C, 9D, 9E, and then manhole 2
It is pulled out from E to the ground and connected to the above-mentioned take-up machine 8.

On the other hand, the cable 6 is pulled out from the delivery drum 7 and drawn into the manhole 2A via an intermittent traction machine 9A similar to the above-mentioned intermittent traction machines 9B, 9C, 9D, and 9E fixed to a support stand 10 on the ground. Then, the tip of this cable 6 is connected to the terminal end of the guide rope 5.

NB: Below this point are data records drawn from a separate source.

## config.mk

```make
export PLATFORM = sky130hd
export DESIGN_NAME = itsa_cfg
export DESIGN_NICKNAME = d
export VERILOG_FILES = /design/src/rtl/assert_macros.svh /design/src/rtl/itsa_pkg.sv /design/src/rtl/itsa_cfg.sv
export SDC_FILE = /design/constraint.sdc
export NUM_CORES = 1
export LEC_CHECK = 0
export BUFFER_PORTS_ARGS = -buffer_cell sky130_fd_sc_hd__buf_2
export CORE_UTILIZATION = 35
export DETAILED_ROUTE_END_ITERATION = 8
export GPL_TIMING_DRIVEN = 0
export PLACE_DENSITY = 0.85
export SLEW_MARGIN = 20
export SYNTH_ARGS = -nofsm -noshare
export SYNTH_HDL_FRONTEND = slang
export SYNTH_SLANG_ARGS = --single-unit
```

## constraint.sdc

```tcl
create_clock -name clk -period 2.25 [get_ports clk]
set_clock_uncertainty 0.2 [all_clocks]
set_input_delay 0.45 -clock clk [delete_from_list [all_inputs] [get_ports clk]]
set_output_delay 0.45 -clock clk [all_outputs]
set_load 0.01 [all_outputs]
```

Here, the intermittent traction machines 9A, 9B, 9C...
In detail, this device is a well-known cable traction machine described in, for example, Fujikura Electric Cable Technical Report No. 62 (Publisher: Fujikura Electric Cable Co., Ltd., Publication date: February 1980), and is shown in Figure 3. As shown, a mounting base 12 is attached to the opening 11 of the conduit 1 in the manhole, a sleeve-shaped grip part 13 that is extendable and retractable, such as a wire net, is connected to the mounting base 12 so as to be movable in the orthogonal direction, and this grip It is provided with a traction drive mechanism 14 such as a hydraulic cylinder that moves the portion 13 forward and backward, and a grip release mechanism 15 such as a hydraulic cylinder that expands and contracts the grip portion 13.

If this operation process is explained with reference to FIGS. 3a to 3d, the cable 6 is inserted into the grip part 13,
As shown in Figure a, the grip part 13 is extended by the grip release mechanism 15 to grip the cable 6, and as shown in Figure 3b, the grip part 13 is advanced by the traction drive mechanism 14 to hold the cable 6. Tow 6. Next, as shown in FIG. 3c, the gripping part 13 is retracted to release the grip on the cable 6, and the gripping part 13 is retreated to its original position as shown in FIG. 3d. The cable 6 is pulled in the forward direction of the grip portion 13 by repeating the above-described steps in sequence.

Further, reference numerals 16 and 17 in the figure indicate a front limit switch and a rear limit switch respectively provided in the traction drive mechanism 14, and these switches 16,
17, the outgoing strokes of a and b, and c and d
and the return stroke are ensured to be sequential operations. Further, the oil pressure of the traction drive mechanism 14 is set in advance to be less than the maximum allowable tension of the cable, so that excessive tension is not applied to the cable.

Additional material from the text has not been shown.